Nearly 2.2 inches of rain were recorded in Duncan between Monday and Tuesday morning, and the precipitation will have an impact on the Stephens County Conservation District.
How much? That’s the question.
Robbie Bowles, Conservation District manager, said the recent rains are helping to undo some of the negative effects created by last year’s drought.
“It’s surely welcomed,” Bowles said. “It sure helped fill some of the ponds up.”
As of Tuesday, The Banner had recorded a rainfall of 7.07 inches since Jan. 1. At the same time in 2011, only 1.63 inches of rain had been recorded.
Bowles said the county needs a wet season to help replenish the necessary moisture to soil and grasses. The recent rains are contributing to that end. “We were in a drought too long to pull out of it with one rain. (But) it sure helped,” he said. “We definitely need to fill the sub-soil back up with moisture.”
Some parts of the county didn’t get as dry as others during the 2011 drought, but the rain from Monday is helping to bring a balance to the overall soil and pond conditions throughout the county.
A year ago, some ponds remained mostly full, while others dried out as a result of the drought. Bowles said people can expect the dried out ponds to take some time to refill.
“They’ll fill up, but the water will seep out into the surrounding areas,” Bowles said. “Once the area is saturated, then the ponds will fill up.”
Aside from ponds, Bowles said there is a concern about the grasses in the county. Because of the lack of rain, some of the foliage has died off. Bowles said the current rainy season will reveal which grasses will make a full recovery.

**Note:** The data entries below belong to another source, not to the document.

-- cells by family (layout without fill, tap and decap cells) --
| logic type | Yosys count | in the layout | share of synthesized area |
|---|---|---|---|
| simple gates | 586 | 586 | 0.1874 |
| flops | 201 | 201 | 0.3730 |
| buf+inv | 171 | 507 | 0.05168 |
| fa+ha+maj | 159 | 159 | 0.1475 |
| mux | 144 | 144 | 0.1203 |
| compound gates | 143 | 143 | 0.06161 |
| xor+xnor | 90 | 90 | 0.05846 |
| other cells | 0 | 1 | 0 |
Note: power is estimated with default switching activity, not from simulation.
[src/rtl/led_color_pkg.sv]
// Shared types and colour helpers for the LED colour palette RAM.
// Colours are packed {G,B,R} with G in the most significant channel.
package led_color_pkg;

  localparam int CH_W_DEF = 8;
  localparam int CH_W_MAX = 16;

  typedef logic [CH_W_MAX-1:0]   chan_t;
  typedef logic [3*CH_W_MAX-1:0] color_wide_t;

  typedef enum logic {
    INIT = 1'b0,
    IDLE = 1'b1
  } state_e;

  function automatic chan_t chan_max(input int ch_w);
    chan_t ones;
    ones = '1;
    return ones >> (CH_W_MAX - ch_w);
  endfunction

  // Channels are packed at ch_w spacing; callers keep the low 3*ch_w bits.
  function automatic color_wide_t pack_gbr(input chan_t g, input chan_t b,
                                           input chan_t r, input int ch_w);
    return (color_wide_t'(g) << (2 * ch_w)) | (color_wide_t'(b) << ch_w) | color_wide_t'(r);
  endfunction

  function automatic color_wide_t color_white(input int ch_w);
    return pack_gbr(chan_max(ch_w), chan_max(ch_w), chan_max(ch_w), ch_w);
  endfunction

  function automatic color_wide_t color_red(input int ch_w);
    return pack_gbr('0, '0, chan_max(ch_w), ch_w);
  endfunction

  function automatic color_wide_t color_off(input int ch_w);
    return pack_gbr('0, '0, '0, ch_w);
  endfunction

  function automatic color_wide_t color_green(input int ch_w);
    return pack_gbr(chan_max(ch_w), '0, '0, ch_w);
  endfunction

  function automatic color_wide_t color_teal(input int ch_w);
    return pack_gbr(chan_max(ch_w), chan_max(ch_w), '0, ch_w);
  endfunction

endpackage

[src/rtl/color_palette_ram_if.sv]
// Bus between a palette client (master) and color_palette_ram (slave).
// Handshake: a read is accepted on a rising edge where rd_req && rd_ready;
// rd_valid pulses for exactly one cycle afterwards with rd_data/rd_oor.
interface color_palette_ram_if #(
  parameter int ADDR_W = 3,
  parameter int DATA_W = 24
);
  logic              init_start;
  logic              init_busy;
  logic              wr_en;
  logic [ADDR_W-1:0] wr_addr;
  logic [DATA_W-1:0] wr_data;
  logic              rd_req;
  logic              rd_ready;
  logic [ADDR_W-1:0] rd_addr;
  logic              rd_valid;
  logic [DATA_W-1:0] rd_data;
  logic              rd_oor;

  modport master (
    output init_start, wr_en, wr_addr, wr_data, rd_req, rd_addr,
    input  init_busy, rd_ready, rd_valid, rd_data, rd_oor
  );

  modport slave (
    input  init_start, wr_en, wr_addr, wr_data, rd_req, rd_addr,
    output init_busy, rd_ready, rd_valid, rd_data, rd_oor
  );
endinterface

[src/rtl/palette_default_rom.sv]
// Combinational map from palette index to its power-on default colour.
module palette_default_rom
  import led_color_pkg::*;
#(
  parameter int CH_W   = CH_W_DEF,
  parameter int ADDR_W = 3
) (
  input  logic [ADDR_W-1:0]  idx_i,
  output logic [3*CH_W-1:0]  color_o
);

  color_wide_t wide;
  logic        unused_hi;

  always_comb begin
    wide = color_off(CH_W);
    case (idx_i)
      ADDR_W'(0): wide = color_white(CH_W);
      ADDR_W'(1): wide = color_red(CH_W);
      ADDR_W'(3): wide = color_green(CH_W);
      ADDR_W'(4): wide = color_teal(CH_W);
      default:    wide = color_off(CH_W);
    endcase
  end

  assign color_o   = wide[3*CH_W-1:0];
  assign unused_hi = ^wide;

endmodule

The grasses will start to make a come back once the sub-soil gets its needed moisture. Still, Bowled noted, “I don’t know how much of the grasses we’ve lost.”
He said as long as the rain continues in some regularity, the ponds and grasses should start moving in a positive direction. Personally, he has seen the benefits of the recent rains. The ponds on Bowles property are back to being at or close to full capacity.
Area lakes have also been a concern, again being traced to the drought. At present, many of the lakes are well below capacity. But if things continue the way the week began, the lakes make be able to regain some of their lost inches.
“Hopefully, we’ll get the lakes back up,” Bowles said. “This will help to put some of the water storage back.”
According to the Weather Channel’s website, rain and the possibility of thunderstorms are expected for the next few days. Bowles said the precipitation is a much-needed change from last year’s extensive dry season.
“It’s sure making people smile,” he said. “Overall, this is a good thing.”